His uniqueness and his erudition have made him an attractive character for modern interlocutors, especially those of the Christ-skeptic variety; Gore Vidal sympathetically centered Julian in an engrossing historical novel, and Gibbon warmly admired him:
The Christians, who had now possessed above forty years the civil and ecclesiastical government of the empire, had contracted the insolent vices of prosperity, and the habit of believing that the saints alone were entitled to reign over the earth. As soon as the enmity of Julian deprived the clergy of the privileges which had been conferred by the favour of Constantine, they complained of the most cruel oppression; and the free toleration of idolaters and heretics was a subject of grief and scandal to the orthodox party. The acts of violence, which were no longer countenanced by the magistrates, were still committed by the zeal of the people. At Pessinus the altar of Cybele was overturned almost in the presence of the emperor, and in the city of Caesarea, in Cappadocia, the temple of Fortune, the sole place of worship which had been left to the Pagans, was destroyed by the rage of a popular tumult. On these occasions, a Prince who felt for the honour of the gods was not disposed to interrupt the course of justice; and his mind was still more deeply exasperated when he found that the fanatics, who had deserved and suffered the punishment of incendiaries, were rewarded with the honours of martyrdom.
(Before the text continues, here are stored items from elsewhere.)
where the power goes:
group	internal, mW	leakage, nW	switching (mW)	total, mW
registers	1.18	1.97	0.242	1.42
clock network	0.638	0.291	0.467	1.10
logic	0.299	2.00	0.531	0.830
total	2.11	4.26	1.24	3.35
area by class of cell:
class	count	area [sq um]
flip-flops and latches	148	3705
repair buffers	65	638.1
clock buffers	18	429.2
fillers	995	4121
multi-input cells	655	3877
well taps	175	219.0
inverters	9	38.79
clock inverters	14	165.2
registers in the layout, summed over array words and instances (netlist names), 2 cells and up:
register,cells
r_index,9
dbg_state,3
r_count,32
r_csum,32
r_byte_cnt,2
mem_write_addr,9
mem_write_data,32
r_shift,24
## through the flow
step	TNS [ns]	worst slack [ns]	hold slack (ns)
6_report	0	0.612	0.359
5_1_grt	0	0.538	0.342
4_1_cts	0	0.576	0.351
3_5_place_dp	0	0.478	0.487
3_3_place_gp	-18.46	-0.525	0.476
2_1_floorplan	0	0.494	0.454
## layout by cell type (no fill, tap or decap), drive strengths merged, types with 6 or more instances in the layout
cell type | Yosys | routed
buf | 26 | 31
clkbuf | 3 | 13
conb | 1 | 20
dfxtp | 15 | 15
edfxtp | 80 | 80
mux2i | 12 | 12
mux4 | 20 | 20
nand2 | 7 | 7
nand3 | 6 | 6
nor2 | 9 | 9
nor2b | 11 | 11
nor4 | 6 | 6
<file path="config.mk">
export PLATFORM = sky130hd
export DESIGN_NAME = booth_seq
export DESIGN_NICKNAME = d
export VERILOG_FILES = /design/src/rtl/booth_pkg.sv /design/src/rtl/booth_op_fifo.sv /design/src/rtl/booth_seq.sv
export SDC_FILE = /design/constraint.sdc
export NUM_CORES = 1
export LEC_CHECK = 0
export ABC_CLOCK_PERIOD_IN_PS = 4070
export CORE_MARGIN = 8
export CORE_UTILIZATION = 35
export DETAILED_ROUTE_END_ITERATION = 6
export GPL_TIMING_DRIVEN = 1
export HOLD_SLACK_MARGIN = 0.03
export PLACE_DENSITY_LB_ADDON = 0.12
export RECOVER_POWER = 100
export SLEW_MARGIN = 40
export SYNTH_ARGS = -nofsm -noshare
export SYNTH_HDL_FRONTEND = slang
export SYNTH_SLANG_ARGS = --single-unit
export TNS_END_PERCENT = 50
</file>
<file path="constraint.sdc">
create_clock -name clk -period 4.07 [get_ports clk]
set_input_delay 0.407 -clock clk [delete_from_list [all_inputs] [get_ports clk]]
set_output_delay 0.407 -clock clk [all_outputs]
set_load 0.02 [all_outputs]
</file>
**src/rtl/dccm_lsu_ctrl_if.sv**
```systemverilog
// dccm_lsu_ctrl_if: core request/response and DCCM bus bundle.
// slave = controller side, master = core plus DCCM macro side.
interface dccm_lsu_ctrl_if #(
  parameter int ADDR_W = 32
);
  logic              req_valid;
  logic              req_ready;
  logic              req_we;
  logic [1:0]        req_size;
  logic              req_unsigned;
  logic [ADDR_W-1:0] req_addr;
  logic [31:0]       req_wdata;
  logic              resp_valid;
  logic [31:0]       resp_rdata;
  logic              resp_err;
  logic              dccm_wren;
  logic              dccm_rden;
  logic [ADDR_W-1:0] dccm_wr_addr;
  logic [31:0]       dccm_wr_data;
  logic [31:0]       dccm_rd_data;

  modport slave (
    input  req_valid, req_we, req_size,
    input  req_unsigned, req_addr, req_wdata,
    input  dccm_rd_data,
    output req_ready, resp_valid, resp_rdata,
    output resp_err, dccm_wren, dccm_rden,
    output dccm_wr_addr, dccm_wr_data
  );

  modport master (
    output req_valid, req_we, req_size,
    output req_unsigned, req_addr, req_wdata,
    output dccm_rd_data,
    input  req_ready, resp_valid, resp_rdata,
    input  resp_err, dccm_wren, dccm_rden,
    input  dccm_wr_addr, dccm_wr_data
  );
endinterface

```
**src/rtl/dccm_lsu_ctrl.sv**
```systemverilog
// dccm_lsu_ctrl: DCCM load/store controller, sub-word stores via RMW.
// DCCM_LSU_MISALIGN_TRAP_EN: misaligned -> error, else address is aligned down.
module dccm_lsu_ctrl #(
  parameter int ADDR_W = 32
) (
  input logic           clk,
  input logic           rst,
  dccm_lsu_ctrl_if.slave bus
);

  typedef enum logic [2:0] {
    IDLE, LD_RD, LD_RSP, RMW_RD,
    RMW_MRG, ST_WR, ST_RSP, ERR
  } state_t;

  state_t            state_q, state_d;
  logic [ADDR_W-1:0] addr_q, addr_d;
  logic [1:0]        size_q, size_d;
  logic              uns_q, uns_d;
  logic [31:0]       wd_q, wd_d;

  logic              mis;
  logic [ADDR_W-1:0] acc_addr;
  logic [4:0]        sh;
  logic [31:0]       rsh, ld, mask, merged;

  // Alignment handling of the incoming request address.
  always_comb begin
    mis      = 1'b0;
    acc_addr = bus.req_addr;
`ifdef DCCM_LSU_MISALIGN_TRAP_EN
    mis = (bus.req_size == 2'b01 && bus.req_addr[0])
        | (bus.req_size[1] && |bus.req_addr[1:0]);
`else
    unique case (1'b1)
      bus.req_size[1]:
        acc_addr = {bus.req_addr[ADDR_W-1:2], 2'b00};
      bus.req_size == 2'b01:
        acc_addr = {bus.req_addr[ADDR_W-1:1], 1'b0};
      default: acc_addr = bus.req_addr;
    endcase
`endif
  end

  // Lane extraction for loads and lane merge for sub-word stores.
  always_comb begin
    sh   = {addr_q[1:0], 3'b000};
    rsh  = bus.dccm_rd_data >> sh;
    ld   = bus.dccm_rd_data;
    mask = 32'hFFFF_FFFF;
    if (size_q == 2'b00) begin
      ld   = uns_q ? {24'b0, rsh[7:0]}
                   : {{24{rsh[7]}}, rsh[7:0]};
      mask = 32'h0000_00FF << sh;
    end else if (size_q == 2'b01) begin
      ld   = uns_q ? {16'b0, rsh[15:0]}
                   : {{16{rsh[15]}}, rsh[15:0]};
      mask = 32'h0000_FFFF << sh;
    end
    merged = (bus.dccm_rd_data & ~mask)
           | ((wd_q << sh) & mask);
  end

  // Next-state and output decode.
  always_comb begin
    state_d        = state_q;
    addr_d         = addr_q;
    size_d         = size_q;
    uns_d          = uns_q;
    wd_d           = wd_q;
    bus.req_ready  = 1'b0;
    bus.resp_valid = 1'b0;
    bus.resp_rdata = 32'b0;
    bus.resp_err   = 1'b0;
    bus.dccm_wren  = 1'b0;
    bus.dccm_rden  = 1'b0;
    unique case (state_q)
      IDLE: begin
        bus.req_ready = 1'b1;
        if (bus.req_valid) begin
          addr_d = acc_addr;
          size_d = bus.req_size;
          uns_d  = bus.req_unsigned;
          if (bus.req_we) wd_d = bus.req_wdata;
          if (mis)              state_d = ERR;
          else if (!bus.req_we) state_d = LD_RD;
          else if (bus.req_size[1]) state_d = ST_WR;
          else                  state_d = RMW_RD;
        end
      end
      LD_RD: begin
        bus.dccm_rden = 1'b1;
        state_d       = LD_RSP;
      end
      LD_RSP: begin
        bus.resp_valid = 1'b1;
        bus.resp_rdata = ld;
        state_d        = IDLE;
      end
      RMW_RD: begin
        bus.dccm_rden = 1'b1;
        state_d       = RMW_MRG;
      end
      RMW_MRG: begin
        wd_d    = merged;
        state_d = ST_WR;
      end
      ST_WR: begin
        bus.dccm_wren = 1'b1;
        state_d       = ST_RSP;
      end
      ST_RSP: begin
        bus.resp_valid = 1'b1;
        state_d        = IDLE;
      end
      ERR: begin
        bus.resp_valid = 1'b1;
`ifdef DCCM_LSU_MISALIGN_TRAP_EN
        bus.resp_err   = 1'b1;
`endif
        state_d        = IDLE;
      end
      default: state_d = IDLE;
    endcase
    if (rst) begin
      bus.req_ready  = 1'b0;
      bus.resp_valid = 1'b0;
      bus.resp_rdata = 32'b0;
      bus.resp_err   = 1'b0;
      bus.dccm_wren  = 1'b0;
      bus.dccm_rden  = 1'b0;
    end
  end

  assign bus.dccm_wr_addr = {addr_q[ADDR_W-1:2], 2'b00};
  assign bus.dccm_wr_data = wd_q;

  // State and request registers.
  always_ff @(posedge clk) begin
    if (rst) begin
      state_q <= IDLE;
      addr_q  <= '0;
      size_q  <= 2'b00;
      uns_q   <= 1'b0;
      wd_q    <= 32'b0;
    end else begin
      state_q <= state_d;
      addr_q  <= addr_d;
      size_q  <= size_d;
      uns_q   <= uns_d;
      wd_q    <= wd_d;
    end
  end

endmodule

```
**src/flat_wrapper.sv**
```systemverilog
// flat-port wrapper written by rule: the top's interface ports become plain ports
module dccm_lsu_ctrl_flat 
#(
  parameter int ADDR_W = 32
)
  (clk, rst, bus_req_valid, bus_req_we, bus_req_size, bus_req_unsigned, bus_req_addr, bus_req_wdata, bus_dccm_rd_data, bus_req_ready, bus_resp_valid, bus_resp_rdata, bus_resp_err, bus_dccm_wren, bus_dccm_rden, bus_dccm_wr_addr, bus_dccm_wr_data);
  dccm_lsu_ctrl_if #(.ADDR_W(ADDR_W)) bus_i ();
  input logic clk;
  input logic rst;
  input wire logic [$bits(bus_i.req_valid)-1:0] bus_req_valid;
  input wire logic [$bits(bus_i.req_we)-1:0] bus_req_we;
  input wire logic [$bits(bus_i.req_size)-1:0] bus_req_size;
  input wire logic [$bits(bus_i.req_unsigned)-1:0] bus_req_unsigned;
  input wire logic [$bits(bus_i.req_addr)-1:0] bus_req_addr;
  input wire logic [$bits(bus_i.req_wdata)-1:0] bus_req_wdata;
  input wire logic [$bits(bus_i.dccm_rd_data)-1:0] bus_dccm_rd_data;
  output wire logic [$bits(bus_i.req_ready)-1:0] bus_req_ready;
  output wire logic [$bits(bus_i.resp_valid)-1:0] bus_resp_valid;
  output wire logic [$bits(bus_i.resp_rdata)-1:0] bus_resp_rdata;
  output wire logic [$bits(bus_i.resp_err)-1:0] bus_resp_err;
  output wire logic [$bits(bus_i.dccm_wren)-1:0] bus_dccm_wren;
  output wire logic [$bits(bus_i.dccm_rden)-1:0] bus_dccm_rden;
  output wire logic [$bits(bus_i.dccm_wr_addr)-1:0] bus_dccm_wr_addr;
  output wire logic [$bits(bus_i.dccm_wr_data)-1:0] bus_dccm_wr_data;
  assign bus_i.req_valid = bus_req_valid;
  assign bus_i.req_we = bus_req_we;
  assign bus_i.req_size = bus_req_size;
  assign bus_i.req_unsigned = bus_req_unsigned;
  assign bus_i.req_addr = bus_req_addr;
  assign bus_i.req_wdata = bus_req_wdata;
  assign bus_i.dccm_rd_data = bus_dccm_rd_data;
  assign bus_req_ready = bus_i.req_ready;
  assign bus_resp_valid = bus_i.resp_valid;
  assign bus_resp_rdata = bus_i.resp_rdata;
  assign bus_resp_err = bus_i.resp_err;
  assign bus_dccm_wren = bus_i.dccm_wren;
  assign bus_dccm_rden = bus_i.dccm_rden;
  assign bus_dccm_wr_addr = bus_i.dccm_wr_addr;
  assign bus_dccm_wr_data = bus_i.dccm_wr_data;
  dccm_lsu_ctrl #(.ADDR_W(ADDR_W)) u_core (.clk(clk), .rst(rst), .bus(bus_i));
endmodule
```
<file path="src/rtl/lcd_ctrl.sv">
// LCD path sequencer: hands the single lcd_write port to lcd_init, then
// arbitrates it between the picture and character jobs with a stall watchdog.
module lcd_ctrl #(
  parameter logic [23:0] TIMEOUT_CYC = 24'd5_000_000
) (
  input  logic       sys_clk,
  input  logic       sys_rst_n,
  input  logic [8:0] init_data,
  input  logic       en_write_init,
  input  logic       init_done,
  output logic       wr_done_init,
  input  logic       pic_req,
  output logic       pic_start,
  input  logic [8:0] show_pic_data,
  input  logic       en_write_show_pic,
  input  logic       show_pic_done,
  output logic       wr_done_pic,
  input  logic       char_req,
  output logic       char_start,
  input  logic [8:0] show_char_data,
  input  logic       en_write_show_char,
  input  logic       show_char_done,
  output logic       wr_done_char,
  input  logic       wr_done,
  output logic [8:0] lcd_data,
  output logic       lcd_en_write,
  output logic       busy,
  output logic       timeout_err,
  output logic [7:0] job_cnt
);

  typedef enum logic [2:0] {S_INIT, S_IDLE, S_START, S_PIC, S_CHAR} state_t;

  state_t      state, state_next;
  logic        grant_pic, grant_pic_next;   // winner picked in IDLE
  logic        last_pic, last_pic_next;     // 1 = picture was served last
  logic [23:0] tmo_cnt, tmo_cnt_next;
  logic        timeout_err_next;
  logic [7:0]  job_cnt_next;
  logic [8:0]  lcd_data_next;
  logic        lcd_en_write_next;

  logic        has_owner;
  logic [8:0]  own_data;
  logic        own_en;

  always_ff @(posedge sys_clk or negedge sys_rst_n) begin
    if (!sys_rst_n) begin
      state        <= S_INIT;
      grant_pic    <= 1'b0;
      last_pic     <= 1'b0;
      tmo_cnt      <= 24'd0;
      timeout_err  <= 1'b0;
      job_cnt      <= 8'd0;
      lcd_data     <= 9'h000;
      lcd_en_write <= 1'b0;
    end else begin
      state        <= state_next;
      grant_pic    <= grant_pic_next;
      last_pic     <= last_pic_next;
      tmo_cnt      <= tmo_cnt_next;
      timeout_err  <= timeout_err_next;
      job_cnt      <= job_cnt_next;
      lcd_data     <= lcd_data_next;
      lcd_en_write <= lcd_en_write_next;
    end
  end

  always_comb begin
    has_owner = 1'b0;
    own_data  = 9'h000;
    own_en    = 1'b0;
    case (state)
      S_INIT: begin has_owner = 1'b1; own_data = init_data;      own_en = en_write_init;      end
      S_PIC:  begin has_owner = 1'b1; own_data = show_pic_data;  own_en = en_write_show_pic;  end
      S_CHAR: begin has_owner = 1'b1; own_data = show_char_data; own_en = en_write_show_char; end
      default: ;
    endcase
  end

  always_comb begin
    state_next       = state;
    grant_pic_next   = grant_pic;
    last_pic_next    = last_pic;
    tmo_cnt_next     = 24'd0;
    timeout_err_next = timeout_err;
    job_cnt_next     = job_cnt;
    case (state)
      S_INIT: if (init_done) state_next = S_IDLE;
      S_IDLE: begin
        if (pic_req || char_req) begin
          // On a tie the side not served last wins.
          grant_pic_next   = pic_req && (!char_req || !last_pic);
          timeout_err_next = 1'b0;
          state_next       = S_START;
        end
      end
      S_START: state_next = grant_pic ? S_PIC : S_CHAR;
      S_PIC, S_CHAR: begin
        if (own_en || wr_done) tmo_cnt_next = 24'd0;
        else if (tmo_cnt != 24'hFF_FFFF) tmo_cnt_next = tmo_cnt + 24'd1;
        else tmo_cnt_next = tmo_cnt;
        if ((state == S_PIC) ? show_pic_done : show_char_done) begin
          state_next    = S_IDLE;
          job_cnt_next  = job_cnt + 8'd1;
          last_pic_next = (state == S_PIC);
        end else if (tmo_cnt >= TIMEOUT_CYC) begin
          state_next       = S_IDLE;
          timeout_err_next = 1'b1;
          last_pic_next    = (state == S_PIC);
        end
      end
      default: state_next = S_INIT;
    endcase
  end

  // The strobe is suppressed on the owner's final cycle so it never leaks into IDLE.
  always_comb begin
    lcd_data_next     = has_owner ? own_data : lcd_data;
    lcd_en_write_next = has_owner && own_en && (state_next == state);
  end

  assign pic_start    = (state == S_START) && grant_pic;
  assign char_start   = (state == S_START) && !grant_pic;
  assign busy         = (state != S_IDLE);
  assign wr_done_init = wr_done && (state == S_INIT);
  assign wr_done_pic  = wr_done && (state == S_PIC);
  assign wr_done_char = wr_done && (state == S_CHAR);

endmodule

</file>
$ cat src/rtl/recip_share_arbiter.sv
// Round-robin time-sharing of one integer reciprocal unit (y = floor(65536/x)) among NREQ requesters.
// Latency: req_ready to rsp_valid is CALC_CYC+1 cycles, or 1 cycle when x == 0 (saturated result).
// Backpressure: one operation in flight; rsp_valid/rsp_y held until rsp_ready[grant], new grants wait.
// Optional: define RECIP_SHARE_DIV0_FLAG_EN for rsp_div0 and per-requester div-by-zero counters.
module recip_share_arbiter #(
  parameter int NREQ     = 4,
  parameter int CALC_CYC = 1,
  parameter int XW       = 10,
  parameter int YW       = 18
) (
  input  logic              clk,
  input  logic              rst_n,
  input  logic [NREQ-1:0]   req_valid,
  input  logic [NREQ*XW-1:0] req_x,
  output logic [NREQ-1:0]   req_ready,
  output logic [NREQ-1:0]   rsp_valid,
  output logic [YW-1:0]     rsp_y,
  input  logic [NREQ-1:0]   rsp_ready,
  output logic              busy,
  output logic              recip_enb,
  output logic [XW-1:0]     recip_x,
  input  logic [YW-1:0]     recip_y
`ifdef RECIP_SHARE_DIV0_FLAG_EN
  ,
  output logic              rsp_div0,
  output logic [NREQ*8-1:0] div0_cnt
`endif
);

  localparam int IW = (NREQ > 1) ? $clog2(NREQ) : 1;
  localparam int CW = (CALC_CYC > 1) ? $clog2(CALC_CYC) : 1;

  typedef enum logic [1:0] {
    IDLE  = 2'd0,
    GRANT = 2'd1,
    CALC  = 2'd2,
    RESP  = 2'd3
  } state_t;

  state_t          state;
  logic [IW-1:0]   ptr;
  logic [IW-1:0]   grant_idx;
  logic [CW-1:0]   calc_cnt;

  logic            pick_vld;
  logic [IW-1:0]   pick_idx;
  logic [XW-1:0]   pick_x;
  logic [IW-1:0]   ptr_nxt;
  logic [IW:0]     cand_sum;

  // First valid requester at or after the pointer; scanning from the far end lets the nearest win.
  always_comb begin
    pick_vld = 1'b0;
    pick_idx = '0;
    cand_sum = '0;
    for (int i = NREQ - 1; i >= 0; i--) begin
      cand_sum = {1'b0, ptr} + (IW+1)'(i);
      if (cand_sum >= (IW+1)'(NREQ)) begin
        cand_sum = cand_sum - (IW+1)'(NREQ);
      end
      if (req_valid[cand_sum[IW-1:0]]) begin
        pick_vld = 1'b1;
        pick_idx = cand_sum[IW-1:0];
      end
    end
  end

  assign pick_x  = req_x[pick_idx*XW +: XW];
  assign ptr_nxt = (pick_idx == IW'(NREQ - 1)) ? '0 : pick_idx + 1'b1;

  // Accept strobe only exists in the GRANT cycle, so a requester that withdrew is simply passed over.
  assign req_ready = (state == GRANT && pick_vld) ? (NREQ'(1) << pick_idx) : '0;
  assign busy      = (state != IDLE);

  // Main sequencer: grant, hold the unit enabled for CALC_CYC cycles, then present the result.
  always_ff @(posedge clk or negedge rst_n) begin
    if (!rst_n) begin
      state     <= IDLE;
      ptr       <= '0;
      grant_idx <= '0;
      calc_cnt  <= '0;
      recip_enb <= 1'b0;
      recip_x   <= '0;
      rsp_valid <= '0;
      rsp_y     <= '0;
    end else begin
      case (state)
        IDLE: begin
          if (|req_valid) state <= GRANT;
        end
        GRANT: begin
          if (pick_vld) begin
            grant_idx <= pick_idx;
            recip_x   <= pick_x;
            ptr       <= ptr_nxt;
            calc_cnt  <= '0;
            if (pick_x != '0) begin
              recip_enb <= 1'b1;
              state     <= CALC;
            end else begin
              // Divide by zero never touches the unit; answer saturates.
              rsp_y     <= '1;
              rsp_valid <= NREQ'(1) << pick_idx;
              state     <= RESP;
            end
          end else begin
            state <= IDLE;
          end
        end
        CALC: begin
          if (calc_cnt == CW'(CALC_CYC - 1)) begin
            recip_enb <= 1'b0;
            rsp_y     <= recip_y;
            rsp_valid <= NREQ'(1) << grant_idx;
            state     <= RESP;
          end else begin
            calc_cnt <= calc_cnt + 1'b1;
          end
        end
        RESP: begin
          if (rsp_ready[grant_idx]) begin
            rsp_valid <= '0;
            state     <= IDLE;
          end
        end
        default: state <= IDLE;
      endcase
    end
  end

`ifdef RECIP_SHARE_DIV0_FLAG_EN
  logic [7:0] div0_q [NREQ];

  // Flag rides along with rsp_valid; per-requester counters stick at 255.
  always_ff @(posedge clk or negedge rst_n) begin
    if (!rst_n) begin
      rsp_div0 <= 1'b0;
      for (int i = 0; i < NREQ; i++) div0_q[i] <= '0;
    end else begin
      if (state == GRANT && pick_vld && pick_x == '0) begin
        rsp_div0 <= 1'b1;
        if (div0_q[pick_idx] != 8'hFF) div0_q[pick_idx] <= div0_q[pick_idx] + 8'd1;
      end else if (state == GRANT && pick_vld) begin
        rsp_div0 <= 1'b0;
      end else if (state == RESP && rsp_ready[grant_idx]) begin
        rsp_div0 <= 1'b0;
      end
    end
  end

  for (genvar g = 0; g < NREQ; g++) begin : g_div0
    assign div0_cnt[g*8 +: 8] = div0_q[g];
  end
`endif

endmodule
$ cat config.mk
export PLATFORM = sky130hd
export DESIGN_NAME = recip_share_arbiter
export DESIGN_NICKNAME = d
export VERILOG_FILES = /design/src/rtl/recip_share_arbiter.sv
export SDC_FILE = /design/constraint.sdc
export NUM_CORES = 1
export LEC_CHECK = 0
export BUFFER_PORTS_ARGS = -buffer_cell sky130_fd_sc_hd__buf_4
export CELL_PAD_IN_SITES_DETAIL_PLACEMENT = 1
export CELL_PAD_IN_SITES_GLOBAL_PLACEMENT = 1
export CORE_AREA = 2 2 86 88
export DETAILED_ROUTE_END_ITERATION = 16
export DIE_AREA = 0 0 88 90
export HOLD_SLACK_MARGIN = 0.06
export MAX_ROUTING_LAYER = met4
export PLACE_DENSITY_LB_ADDON = 0.1
export SLEW_MARGIN = 20
export SYNTH_ARGS = -nofsm -noshare
export SYNTH_HDL_FRONTEND = slang
export SYNTH_SLANG_ARGS = --single-unit
$ cat constraint.sdc
create_clock -name clk -period 5.4 [get_ports clk]
set_input_delay 0 -clock clk [delete_from_list [all_inputs] [get_ports clk]]
set_output_delay 0 -clock clk [all_outputs]
set_load 0.01 [all_outputs]
$ cat config.mk
export PLATFORM = sky130hd
export DESIGN_NAME = keypad_scan_param
export DESIGN_NICKNAME = d
export VERILOG_FILES = /design/src/rtl/keypad_scan_param.sv
export SDC_FILE = /design/constraint.sdc
export NUM_CORES = 1
export LEC_CHECK = 0
export ABC_CLOCK_PERIOD_IN_PS = 6500
export CAP_MARGIN = 20
export CORE_MARGIN = 1.5
export CORE_UTILIZATION = 50
export CTS_CLUSTER_DIAMETER = 30
export DETAILED_ROUTE_END_ITERATION = 10
export GPL_TIMING_DRIVEN = 0
export PLACE_DENSITY_LB_ADDON = 0.05
export SETUP_SLACK_MARGIN = 0.3
export SLEW_MARGIN = 10
export SYNTH_ARGS = -nofsm -noshare
export SYNTH_HDL_FRONTEND = slang
export SYNTH_SLANG_ARGS = --single-unit
export TNS_END_PERCENT = 20
$ cat constraint.sdc
create_clock -name clk -period 6.5 [get_ports clk]
set_clock_uncertainty 0.05 [all_clocks]
set_input_delay 1.3 -clock clk [delete_from_list [all_inputs] [get_ports clk]]
set_output_delay 1.3 -clock clk [all_outputs]
set_load 0.01 [all_outputs]
$ cat config.mk
export PLATFORM = sky130hd
export DESIGN_NAME = pulse_event_queue_flat
export DESIGN_NICKNAME = d
export VERILOG_FILES = /design/src/rtl/pulse_event_queue_if.sv /design/src/rtl/pulse_event_queue.sv /design/src/flat_wrapper.sv
export SDC_FILE = /design/constraint.sdc
export NUM_CORES = 1
export LEC_CHECK = 0
export CAP_MARGIN = 20
export CORE_ASPECT_RATIO = 1.25
export CORE_MARGIN = 5
export CORE_UTILIZATION = 50
export DETAILED_ROUTE_END_ITERATION = 6
export PLACE_DENSITY_LB_ADDON = 0.12
export RECOVER_POWER = 100
export SYNTH_ARGS = -nofsm -noshare
export SYNTH_HDL_FRONTEND = slang
export SYNTH_SLANG_ARGS = --single-unit
$ cat constraint.sdc
create_clock -name clk -period 4.39 [get_ports clk]
set_input_delay 0.6585 -clock clk [delete_from_list [all_inputs] [get_ports clk]]
set_output_delay 0.6585 -clock clk [all_outputs]
set_load 0.02 [all_outputs]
It is the last named of these incidents that finally brings us round to our date’s principal.
Like Julian himself, St. Eupsychius had no way of knowing that the new, old order would be a transient epoch. In his zeal to resist a rejuvenated paganism, Eupsychius led a riotous sack of a temple to Fortuna (Tyche). The church historian Sozomen gives us the primary-est historical record, and although it dates to several decades after Eupsychius’s martyrdom we can’t be picky when it comes to antiquity.
It is said that at this time were martyred Basilius, a presbyter of the church of Ancyra, and Eupsychius, a nobleman of Caesarea in Cappadocia, newly wed and in a manner of speaking still a bridegroom. As regards Eupsychius, I conjecture that he was executed because of the temple of Tyche, then destroyed, on account of which destruction, as has been said above, all citizens of Caesarea collectively experienced the emperor’s wrath, while those who personally took part in it were punished, some with death, some with banishment.
Later iterations would expand predictably on Eupsychius’s sufferings — tortures, miracle-making, blood and milk springing from his wound, and even eventually eliding the precipitating riot or arson — all of which conspires to pull a discernibly historical figure behind the dark glass of hagiography.*
Little more than a year later, Julian suffered a mortal wound in battle against the Sassanids. The Constantinian dynasty died with Julian, as did his signature project of Apostasy — a sudden volte-face of that fickle Fortuna whose memory and reputation would persist well beyond the twilight of paganism.
* See L.G. Westerink, “The Two Faces of St. Eupsychius,” Harvard Ukrainian Studies, Vol. 7, Okeanos: Essays presented to Ihor Shevchenko on his Sixtieth Birthday by his Colleagues and Students (1983).